**Activity**
Every line containing the string "constraint" is to be copied from the records.

**Data records**
<file path="src/rtl/blob_pkg.sv">
// Shared definitions for the blob-counting pixel path: frame geometry
// defaults, the feeder state type and the RGB-to-luma reduction.
package blob_pkg;

  localparam int DEF_IMG_COL = 800;
  localparam int DEF_IMG_ROW = 600;
  localparam int DEF_PIX_W   = 10;

  typedef enum logic [2:0] {
    IDLE      = 3'd0,
    PRIME     = 3'd1,
    STREAM    = 3'd2,
    WAIT_DONE = 3'd3,
    RELEASE   = 3'd4
  } feeder_state_e;

  // Y = (R + 2G + B) >> 2. Operands arrive zero-extended to 32 bits, so
  // the sum cannot overflow for any practical channel width.
  function automatic logic [31:0] luma(input logic [31:0] r,
                                       input logic [31:0] g,
                                       input logic [31:0] b);
    logic [31:0] sum;
    sum = r + (g << 1) + b;
    return sum >> 2;
  endfunction

endpackage

</file>
<file path="src/rtl/blob_luma_threshold.sv">
// Combinational reduction of one {R,G,B} pixel to a foreground flag.
module blob_luma_threshold
  import blob_pkg::*;
#(
  parameter int PIX_W  = DEF_PIX_W,
  parameter int THRESH = 512,
  parameter bit INVERT = 1'b0
) (
  input  logic [3*PIX_W-1:0] rgb_i,
  output logic               fg_o
);

  localparam logic [PIX_W-1:0] THRESH_V = PIX_W'(THRESH);

  logic [PIX_W-1:0] r;
  logic [PIX_W-1:0] g;
  logic [PIX_W-1:0] b;
  logic [PIX_W-1:0] y;

  assign {r, g, b} = rgb_i;

  // The average of four channel-width terms always fits back into PIX_W.
  assign y    = PIX_W'(luma(32'(r), 32'(g), 32'(b)));
  assign fg_o = (y >= THRESH_V) ^ INVERT;

endmodule

</file>
<file path="src/rtl/blob_pixel_feeder.sv">
// Streams one RGB frame from the SDRAM read FIFO to the blob counter as a
// 1-bit foreground sequence, then latches the counter's result.
module blob_pixel_feeder
  import blob_pkg::*;
#(
  parameter int IMG_COL = DEF_IMG_COL,
  parameter int IMG_ROW = DEF_IMG_ROW,
  parameter int PIX_W   = DEF_PIX_W,
  parameter int THRESH  = 512,
  parameter bit INVERT  = 1'b0
) (
  input  logic               i_clk,
  input  logic               i_rst,
  input  logic               i_start,
  input  logic [3*PIX_W-1:0] i_rd_data,
  input  logic               i_rd_empty,
  output logic               o_rd_req,
  output logic               o_blob_valid,
  output logic               o_blob_seq,
  input  logic               i_blob_request,
  input  logic               i_blob_done,
  input  logic [7:0]         i_blob_count,
  output logic [7:0]         o_count,
  output logic               o_count_valid,
  output logic               o_busy,
  output logic               o_underrun
);

  localparam int              NPIX     = IMG_COL * IMG_ROW;
  localparam int              CW       = $clog2(NPIX + 1);
  localparam logic [CW-1:0]   LAST_IDX = CW'(NPIX - 1);

  feeder_state_e state_q, state_d;
  logic [CW-1:0] pix_cnt_q, pix_cnt_d;
  logic          valid_q, valid_d;
  logic          seq_q, seq_d;
  logic [7:0]    count_q, count_d;
  logic          count_valid_q, count_valid_d;
  logic          underrun_q, underrun_d;
  logic          fg;
  logic          rd_req;

  blob_luma_threshold #(
    .PIX_W  (PIX_W),
    .THRESH (THRESH),
    .INVERT (INVERT)
  ) u_luma (
    .rgb_i (i_rd_data),
    .fg_o  (fg)
  );

  // Next-state logic: frame sequencing, pixel accounting and FIFO pops.
  always_comb begin
    state_d       = state_q;
    pix_cnt_d     = pix_cnt_q;
    valid_d       = valid_q;
    seq_d         = 1'b0;
    count_d       = count_q;
    count_valid_d = count_valid_q;
    underrun_d    = underrun_q;
    rd_req        = 1'b0;

    case (state_q)
      IDLE: begin
        if (i_start) begin
          pix_cnt_d     = '0;
          underrun_d    = 1'b0;
          count_valid_d = 1'b0;
          state_d       = PRIME;
        end
      end

      PRIME: begin
        if (!i_rd_empty) begin
          valid_d = 1'b1;
          state_d = STREAM;
        end
      end

      STREAM: begin
        if (i_blob_request) begin
          // A starved request still advances the index so the counter's
          // notion of raster position never drifts from ours.
          if (i_rd_empty) begin
            underrun_d = 1'b1;
          end else begin
            rd_req = 1'b1;
            seq_d  = fg;
          end
          pix_cnt_d = pix_cnt_q + 1'b1;
          if (pix_cnt_q == LAST_IDX) begin
            state_d = WAIT_DONE;
          end
        end
      end

      WAIT_DONE: begin
        if (i_blob_done) begin
          count_d       = i_blob_count;
          count_valid_d = 1'b1;
          valid_d       = 1'b0;
          state_d       = RELEASE;
        end
      end

      RELEASE: begin
        if (!i_blob_done) begin
          state_d = IDLE;
        end
      end

      default: state_d = IDLE;
    endcase
  end

  // State and output registers; reset aborts a frame without draining.
  always_ff @(posedge i_clk or posedge i_rst) begin
    if (i_rst) begin
      state_q       <= IDLE;
      pix_cnt_q     <= '0;
      valid_q       <= 1'b0;
      seq_q         <= 1'b0;
      count_q       <= '0;
      count_valid_q <= 1'b0;
      underrun_q    <= 1'b0;
    end else begin
      state_q       <= state_d;
      pix_cnt_q     <= pix_cnt_d;
      valid_q       <= valid_d;
      seq_q         <= seq_d;
      count_q       <= count_d;
      count_valid_q <= count_valid_d;
      underrun_q    <= underrun_d;
    end
  end

  assign o_rd_req      = rd_req;
  assign o_blob_valid  = valid_q;
  assign o_blob_seq    = seq_q;
  assign o_count       = count_q;
  assign o_count_valid = count_valid_q;
  assign o_busy        = (state_q != IDLE);
  assign o_underrun    = underrun_q;

endmodule

</file>
==> config.mk <==
export PLATFORM = sky130hd
export DESIGN_NAME = wb_regfile_stage_flat
export DESIGN_NICKNAME = d
export VERILOG_FILES = /design/src/rtl/wb_regfile_stage_if.sv /design/src/rtl/wb_regfile_stage.sv /design/src/flat_wrapper.sv
export SDC_FILE = /design/constraint.sdc
export NUM_CORES = 2
export LEC_CHECK = 0
export ABC_AREA = 1
export CAP_MARGIN = 20
export CORE_ASPECT_RATIO = 1.25
export CORE_MARGIN = 5
export CORE_UTILIZATION = 40
export CTS_CLUSTER_DIAMETER = 200
export DETAILED_ROUTE_END_ITERATION = 16
export DONT_BUFFER_PORTS = 1
export PLACE_DENSITY_LB_ADDON = 0.08
export RECOVER_POWER = 50
export SLEW_MARGIN = 15
export SYNTH_ARGS = -nofsm -noshare
export SYNTH_HDL_FRONTEND = slang
export SYNTH_SLANG_ARGS = --single-unit
==> constraint.sdc <==
create_clock -name clk -period 39.1 [get_ports clk]
set_clock_uncertainty 0.2 [all_clocks]
set_input_delay 7.82 -clock clk [delete_from_list [all_inputs] [get_ports clk]]
set_output_delay 7.82 -clock clk [all_outputs]
set_load 0.05 [all_outputs]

**Output of the exercise**
export SDC_FILE = /design/constraint.sdc
==> constraint.sdc <==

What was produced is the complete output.